If we want to raise the hope and confidence of the Indian youth, we have to create jobs for them — jobs with good disposable income. We have to create 150-200 million jobs during the coming decade. The only way we can spend more on social welfare programmes is by collecting more taxes that come from growth in corporate activities. The new PM has to articulate India’s commitment to the seven attributes. Our embassies, immigration and customs officials must be empowered to make the visit of every foreigner a pleasant experience. Our state governments must become active partners in this task.
A trusted and well-informed Cabinet group should visit the global capitals every three months and reiterate these messages and make sure that enough investments come in. We have excellent people to lead such groups on both sides of the aisles. These are modern, well-informed individuals who can raise the confidence of senior corporate leaders.
The new PM must accept that, at this stage of our development, jobs can be created only in urban and semi-urban areas. The need of the day is to make our cities more attractive not just for Indians but for foreigners too. We must keep our ego down and realise that the foreigners have umpteen global options for investment. The PM must make the visit and stay of foreigners hasslefree. It is amusing that the visa-on-arrival facility is not available for even one country that is among our top five trading partners in software. The PM must create a ministry of urban governance. An apolitical expert with a proven track record has to lead this ministry since this is essentially a Centre-state issue.

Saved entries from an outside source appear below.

--- src/rtl/iamc_pkg.sv ---
// package for the idle / active mode controller
// types, register map, reset values and codes shared by the cfg, state and top rtl files
// no dependencies
package iamc_pkg;

    localparam int TIME_BITS_DEF = 32;
    localparam int APB_ADDR_W    = 5;
    localparam int APB_DATA_W    = 32;

    localparam logic [23:0] IDLE_TIMEOUT_RST  = 24'd30000;
    localparam logic [15:0] IDLE_BLINK_RST    = 16'd500;
    localparam logic [15:0] HEARTBEAT_RST     = 16'd500;
    localparam logic [15:0] BEACON_PERIOD_RST = 16'd5000;
    localparam logic [15:0] COMM_PERIOD_RST   = 16'd100;

    typedef enum logic [2:0] {
        REG_IDLE_TIMEOUT  = 3'd0,
        REG_IDLE_BLINK    = 3'd1,
        REG_HEARTBEAT     = 3'd2,
        REG_BEACON_PERIOD = 3'd3,
        REG_COMM_PERIOD   = 3'd4
    } t_reg_idx;

    typedef enum logic [1:0] {
        MODE_IDLE = 2'd0,
        MODE_ACQ  = 2'd1,
        MODE_COMM = 2'd2,
        MODE_REC  = 2'd3
    } t_mode;

    typedef enum logic [1:0] {
        CMD_NONE   = 2'd0,
        CMD_STOP   = 2'd1,
        CMD_RESUME = 2'd2
    } t_cmd;

    typedef struct packed {
        logic [23:0] idle_timeout;
        logic [15:0] idle_blink_period;
        logic [15:0] active_heartbeat_period;
        logic [15:0] beacon_period;
        logic [15:0] comm_period;
    } t_cfg;

    typedef struct packed {
        logic [31:0] now_ms;
        logic        ble_connected;
        logic        tcp_client;
        logic        ble_rec_tx;
        logic        wake_pending;
        logic        stop_pending;
        logic        trigger_fired;
        logic [31:0] send_return_ms;
    } t_tick;

    typedef struct packed {
        t_mode mode;
        logic  report_valid;
        t_mode reported_mode;
        t_cmd  sensor_command;
        logic  acquire_triggers;
        logic  send_beacon;
        logic  send_telemetry;
        logic  acquire_before_send;
        logic  green_led;
        logic  red_led;
        logic  wake_taken;
        logic  stop_taken;
    } t_res;

endpackage

--- src/rtl/iamc_if.sv ---
// valid / ready channel interfaces for tick beats and result beats
// no dependencies
interface iamc_tick_if;
    logic        valid;
    logic        ready;
    logic [31:0] now_ms;
    logic        ble_connected;
    logic        tcp_client;
    logic        ble_rec_tx;
    logic        wake_pending;
    logic        stop_pending;
    logic        trigger_fired;
    logic [31:0] send_return_ms;

    modport source (
        output valid, now_ms, ble_connected, tcp_client, ble_rec_tx,
               wake_pending, stop_pending, trigger_fired, send_return_ms,
        input  ready
    );
    modport sink (
        input  valid, now_ms, ble_connected, tcp_client, ble_rec_tx,
               wake_pending, stop_pending, trigger_fired, send_return_ms,
        output ready
    );
endinterface

interface iamc_res_if;
    logic       valid;
    logic       ready;
    logic [1:0] mode;
    logic       report_valid;
    logic [1:0] reported_mode;
    logic [1:0] sensor_command;
    logic       acquire_triggers;
    logic       send_beacon;
    logic       send_telemetry;
    logic       acquire_before_send;
    logic       green_led;
    logic       red_led;
    logic       wake_taken;
    logic       stop_taken;

    modport source (
        output valid, mode, report_valid, reported_mode, sensor_command,
               acquire_triggers, send_beacon, send_telemetry,
               acquire_before_send, green_led, red_led, wake_taken, stop_taken,
        input  ready
    );
    modport sink (
        input  valid, mode, report_valid, reported_mode, sensor_command,
               acquire_triggers, send_beacon, send_telemetry,
               acquire_before_send, green_led, red_led, wake_taken, stop_taken,
        output ready
    );
endinterface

It is time that we made life better for our poor people. We have to focus on education, healthcare, nutrition and shelter. All programmes that provide such facilities must use Aadhaar identity to deliver services efficiently and without corruption through a voucher scheme. You cannot run any such directed schemes without strengthening Aadhaar. Therefore, the new PM must appoint a smart, modern and a results-oriented technocrat to run UIDAI. While continuing with the right to education ideology, the new government must provide full subsidy to the private sector players in these fields through vouchers without making these institutions debilitated.
Taking about education brings me to initiatives in higher education. The new PM must give top priority to pass Bills on welcoming foreign universities and starting innovation universities. Without adequate focus on research and higher education, India’s future is shaky.
Ever since the mid-1970s, population control has been given up. I have hardly seen any PM speak about it since then. It is time we resurrected this important initiative.
Peace at our borders is extremely important and the new PM must give priority to that task. We have not seen any major move with Pakistan since A B Vajpayee’s time. It is time we acted as the elder brother to Pakistan and helped that country overcome the trauma they are facing. A happy India requires a happy Pakistan.